[src/core/iiaux_pkg.sv]
// Constants for the input interrupt and auxiliary input block
`default_nettype none
package iiaux_pkg;
	localparam int NUM_INPUTS = 96;
	localparam int IDX_W = 7;
	localparam logic [6:0] AUX_FIRST = 7'h51;
	localparam logic [6:0] EXT_FIRST = 7'h11;
	localparam logic [6:0] EXT_LAST = 7'h50;
	localparam int EXT_BLOCKS = 8;
	localparam int BLOCK_BITS = 8;
	localparam int AN_CHANNELS = 8;
	localparam int AN_RES_STD = 12;
	localparam int AN_RES_OPT = 16;
	localparam logic [2:0] AN_FIRST = 3'h1;
	typedef enum logic [2:0] {
		IIAUX_RUN = 3'h1,
		IIAUX_SERVICE = 3'h2,
		IIAUX_DETACHED = 3'h4
	} iiaux_state_e;
endpackage : iiaux_pkg
`default_nettype wire

[src/core/iiaux_analog_sel.sv]
// Analog channel selection and result register
`default_nettype none
module iiaux_analog_sel #(
	parameter int RES = iiaux_pkg::AN_RES_STD
) (
	input wire logic mclk,
	input wire logic nrst,
	input wire logic [iiaux_pkg::AN_CHANNELS*16-1:0] anSamples,
	input wire logic anReq,
	input wire logic [3:0] anChannel,
	output logic [15:0] anValue,
	output logic anValid,
	output logic anError
);
	if (RES != iiaux_pkg::AN_RES_STD && RES != iiaux_pkg::AN_RES_OPT) begin : gBadRes
		$error("Unsupported resolution");
	end
	logic [15:0] next_anValue;
	logic next_anValid;
	logic next_anError;
	logic [3:0] idx;
	always_comb begin
		idx = anChannel - 4'(iiaux_pkg::AN_FIRST);
		next_anValue = anValue;
		next_anValid = 1'b0;
		next_anError = 1'b0;
		if (anReq) begin
			if (anChannel >= 4'(iiaux_pkg::AN_FIRST) && anChannel <= 4'(iiaux_pkg::AN_CHANNELS)) begin
				next_anValue = anSamples[idx[2:0]*16 +: 16] & ~((16'hffff) >> RES);
				next_anValid = 1'b1;
			end else begin
				next_anError = 1'b1;
			end
		end
	end
	always_ff @(posedge mclk or negedge nrst) begin
		if (!nrst) begin
			anValue <= 16'h0000;
			anValid <= 1'b0;
			anError <= 1'b0;
		end else begin
			anValue <= next_anValue;
			anValid <= next_anValid;
			anError <= next_anError;
		end
	end
	anValid_error_a: assert property (@(posedge mclk) disable iff (!nrst)
		anReq |=> anValid != anError) else $error("Valid and error together");
endmodule : iiaux_analog_sel
`default_nettype wire

[src/core/iiaux_input_irq.sv]
// Input interrupt, auxiliary inputs, level query and extended I/O
`default_nettype none
module iiaux_input_irq #(
	parameter int AXES = 8,
	parameter int PC_W = 16,
	parameter int AN_RES = iiaux_pkg::AN_RES_STD
) (
	input wire logic mclk,
	input wire logic nrst,
	input wire logic [15:0] genIn,
	input wire logic [AXES-1:0] auxChanA,
	input wire logic [AXES-1:0] auxChanB,
	input wire logic [AXES-1:0] axisStepper,
	input wire logic [63:0] extIn,
	input wire logic [7:0] extDirWr,
	input wire logic extDirWrEn,
	input wire logic [63:0] extOutWr,
	input wire logic extOutWrEn,
	input wire logic irqEnableCmd,
	input wire logic irqRangeGiven,
	input wire logic [6:0] irqFirst,
	input wire logic [6:0] irqLast,
	input wire logic [95:0] irqMask,
	input wire logic [PC_W-1:0] curPc,
	input wire logic [PC_W-1:0] serviceAddr,
	input wire logic irqReturnInstr,
	input wire logic returnStackClearInstr,
	input wire logic queryReq,
	input wire logic [6:0] queryIndex,
	input wire logic [iiaux_pkg::AN_CHANNELS*16-1:0] anSamples,
	input wire logic anReq,
	input wire logic [3:0] anChannel,
	output logic [63:0] extOut,
	output logic [7:0] extDir,
	output logic queryLevel,
	output logic queryValid,
	output logic queryError,
	output logic pcLoad,
	output logic [PC_W-1:0] pcTarget,
	output logic inService,
	output logic [95:0] irqEnabled,
	output logic [15:0] anValue,
	output logic anValid,
	output logic anError
);
	if (AXES < 1 || AXES > 8) begin : gBadAxes
		$error("AXES must be 1 to 8");
	end
	if (PC_W < 1) begin : gBadPc
		$error("PC_W must be positive");
	end

	function automatic logic validIdx(input logic [6:0] n);
		validIdx = n >= 7'h01 && n <= 7'(iiaux_pkg::NUM_INPUTS);
	endfunction : validIdx

	// Live level and availability of general inputs 1 to 16, bit k is input k+1; bits above 15 stay zero here
	logic [95:0] level;
	logic [95:0] avail;
	always_comb begin
		level = '0;
		avail = '0;
		level[15:0] = genIn;
		avail[15:0] = 16'hffff;
	end
	logic [63:0] extLevel;
	logic [31:0] auxLevel;
	logic [31:0] auxAvail;
	genvar g;
	generate
		for (g = 0; g < iiaux_pkg::EXT_BLOCKS; g++) begin : gExt
			assign extLevel[g*8 +: 8] = extDir[g] ? extOut[g*8 +: 8] : extIn[g*8 +: 8];
		end
		for (g = 0; g < 16; g++) begin : gAux
			if (g < AXES) begin : gOn
				assign auxLevel[2*g] = auxChanA[g];
				assign auxLevel[2*g+1] = auxChanB[g];
				assign auxAvail[2*g +: 2] = {2{~axisStepper[g]}};
			end else begin : gOff
				assign auxLevel[2*g +: 2] = 2'b11;
				assign auxAvail[2*g +: 2] = 2'b00;
			end
		end
	endgenerate
	logic [95:0] allLevel;
	logic [95:0] allAvail;
	assign allLevel = {auxLevel[15:0], extLevel, level[15:0]};
	assign allAvail = {auxAvail[15:0], 64'hffffffffffffffff, avail[15:0]};

	// Extended I/O direction and output latches
	logic [7:0] next_extDir;
	logic [63:0] next_extOut;
	always_comb begin
		next_extDir = extDirWrEn ? extDirWr : extDir;
		next_extOut = extOut;
		for (int b = 0; b < iiaux_pkg::EXT_BLOCKS; b++) begin
			if (extOutWrEn && next_extDir[b]) next_extOut[b*8 +: 8] = extOutWr[b*8 +: 8];
		end
	end

	// Level query
	logic next_queryLevel;
	logic next_queryValid;
	logic next_queryError;
	logic [6:0] qi;
	always_comb begin
		qi = queryIndex - 7'h01;
		next_queryLevel = queryLevel;
		next_queryValid = 1'b0;
		next_queryError = 1'b0;
		if (queryReq) begin
			if (validIdx(queryIndex) && allAvail[qi]) begin
				next_queryLevel = allLevel[qi];
				next_queryValid = 1'b1;
			end else begin
				next_queryError = 1'b1;
			end
		end
	end

	// Enable set
	logic [95:0] next_irqEnabled;
	always_comb begin
		next_irqEnabled = irqEnabled;
		if (irqEnableCmd) begin
			if (irqRangeGiven) begin
				for (int k = 0; k < iiaux_pkg::NUM_INPUTS; k++) begin
					next_irqEnabled[k] = 7'(k + 1) >= irqFirst && 7'(k + 1) <= irqLast;
				end
			end else begin
				next_irqEnabled = irqMask;
			end
		end
	end

	// Sequencer diversion
	iiaux_pkg::iiaux_state_e state;
	iiaux_pkg::iiaux_state_e next_state;
	logic [PC_W-1:0] retPc;
	logic [PC_W-1:0] next_retPc;
	logic next_pcLoad;
	logic [PC_W-1:0] next_pcTarget;
	logic trigger;
	assign trigger = |(irqEnabled & allAvail & ~allLevel);
	always_comb begin
		next_state = state;
		next_retPc = retPc;
		next_pcLoad = 1'b0;
		next_pcTarget = pcTarget;
		case (state)
			iiaux_pkg::IIAUX_RUN: begin
				if (trigger) begin
					next_retPc = curPc;
					next_pcLoad = 1'b1;
					next_pcTarget = serviceAddr;
					next_state = iiaux_pkg::IIAUX_SERVICE;
				end
			end
			iiaux_pkg::IIAUX_SERVICE: begin
				if (irqReturnInstr) begin
					next_pcLoad = 1'b1;
					next_pcTarget = retPc;
					next_state = iiaux_pkg::IIAUX_RUN;
				end else if (returnStackClearInstr) begin
					next_state = iiaux_pkg::IIAUX_DETACHED;
				end
			end
			iiaux_pkg::IIAUX_DETACHED: begin
				if (irqReturnInstr) next_state = iiaux_pkg::IIAUX_RUN;
			end
			default: next_state = iiaux_pkg::IIAUX_RUN;
		endcase
	end

	always_ff @(posedge mclk or negedge nrst) begin
		if (!nrst) begin
			extDir <= 8'h00;
			extOut <= 64'h0000000000000000;
			queryLevel <= 1'b0;
			queryValid <= 1'b0;
			queryError <= 1'b0;
			irqEnabled <= 96'h0;
			state <= iiaux_pkg::IIAUX_RUN;
			retPc <= '0;
			pcLoad <= 1'b0;
			pcTarget <= '0;
			inService <= 1'b0;
		end else begin
			extDir <= next_extDir;
			extOut <= next_extOut;
			queryLevel <= next_queryLevel;
			queryValid <= next_queryValid;
			queryError <= next_queryError;
			irqEnabled <= next_irqEnabled;
			state <= next_state;
			retPc <= next_retPc;
			pcLoad <= next_pcLoad;
			pcTarget <= next_pcTarget;
			inService <= next_state != iiaux_pkg::IIAUX_RUN;
		end
	end

	iiaux_analog_sel #(.RES(AN_RES)) uAnalog (
		.mclk(mclk),
		.nrst(nrst),
		.anSamples(anSamples),
		.anReq(anReq),
		.anChannel(anChannel),
		.anValue(anValue),
		.anValid(anValid),
		.anError(anError)
	);

	irq_take_a: assert property (@(posedge mclk) disable iff (!nrst)
		(state == iiaux_pkg::IIAUX_RUN && trigger) |=> pcLoad && pcTarget == $past(serviceAddr)) else $error("No jump");
	irq_return_a: assert property (@(posedge mclk) disable iff (!nrst)
		(state == iiaux_pkg::IIAUX_SERVICE && irqReturnInstr) |=> pcLoad && pcTarget == $past(retPc)) else $error("Bad return");
	no_reenter_a: assert property (@(posedge mclk) disable iff (!nrst)
		(state != iiaux_pkg::IIAUX_RUN && !irqReturnInstr) |=> !pcLoad)
		else $error("Re-entered");
	stack_clear_a: assert property (@(posedge mclk) disable iff (!nrst)
		(state == iiaux_pkg::IIAUX_SERVICE && returnStackClearInstr && !irqReturnInstr) |=> !pcLoad && inService)
		else $error("Stack clear failed");
	range_en_a: assert property (@(posedge mclk) disable iff (!nrst)
		(irqEnableCmd && irqRangeGiven && validIdx(irqFirst) && irqFirst <= irqLast) |=> irqEnabled[$past(irqFirst) - 7'h01])
		else $error("Range not enabled");
	mask_en_a: assert property (@(posedge mclk) disable iff (!nrst)
		(irqEnableCmd && !irqRangeGiven) |=> irqEnabled == $past(irqMask)) else $error("Mask not loaded");
	query_a: assert property (@(posedge mclk) disable iff (!nrst)
		(queryReq && !validIdx(queryIndex)) |=> queryError && !queryValid) else $error("Bad index accepted");
	stepper_a: assert property (@(posedge mclk) disable iff (!nrst)
		(queryReq && queryIndex == iiaux_pkg::AUX_FIRST && axisStepper[0]) |=> queryError) else $error("Stepper aux read");
	aux_map_a: assert property (@(posedge mclk) disable iff (!nrst)
		(queryReq && queryIndex == iiaux_pkg::AUX_FIRST && !axisStepper[0]) |=> queryLevel == $past(auxChanA[0]))
		else $error("Aux map wrong");
	ext_dir_a: assert property (@(posedge mclk) disable iff (!nrst)
		extDirWrEn |=> extDir == $past(extDirWr)) else $error("Direction not set");
	take_c: cover property (@(posedge mclk) disable iff (!nrst) state == iiaux_pkg::IIAUX_RUN && trigger);
	ret_c: cover property (@(posedge mclk) disable iff (!nrst) state == iiaux_pkg::IIAUX_SERVICE && irqReturnInstr);
	clear_c: cover property (@(posedge mclk) disable iff (!nrst) state == iiaux_pkg::IIAUX_DETACHED);
	query_c: cover property (@(posedge mclk) disable iff (!nrst) queryValid);
endmodule : iiaux_input_irq
`default_nettype wire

********

Your task: All lines above that include the word "queryIndex" should be located and copied.

Solution for this problem:
	input wire logic [6:0] queryIndex,
		qi = queryIndex - 7'h01;
			if (validIdx(queryIndex) && allAvail[qi]) begin
		(queryReq && !validIdx(queryIndex)) |=> queryError && !queryValid) else $error("Bad index accepted");
		(queryReq && queryIndex == iiaux_pkg::AUX_FIRST && axisStepper[0]) |=> queryError) else $error("Stepper aux read");
		(queryReq && queryIndex == iiaux_pkg::AUX_FIRST && !axisStepper[0]) |=> queryLevel == $past(auxChanA[0]))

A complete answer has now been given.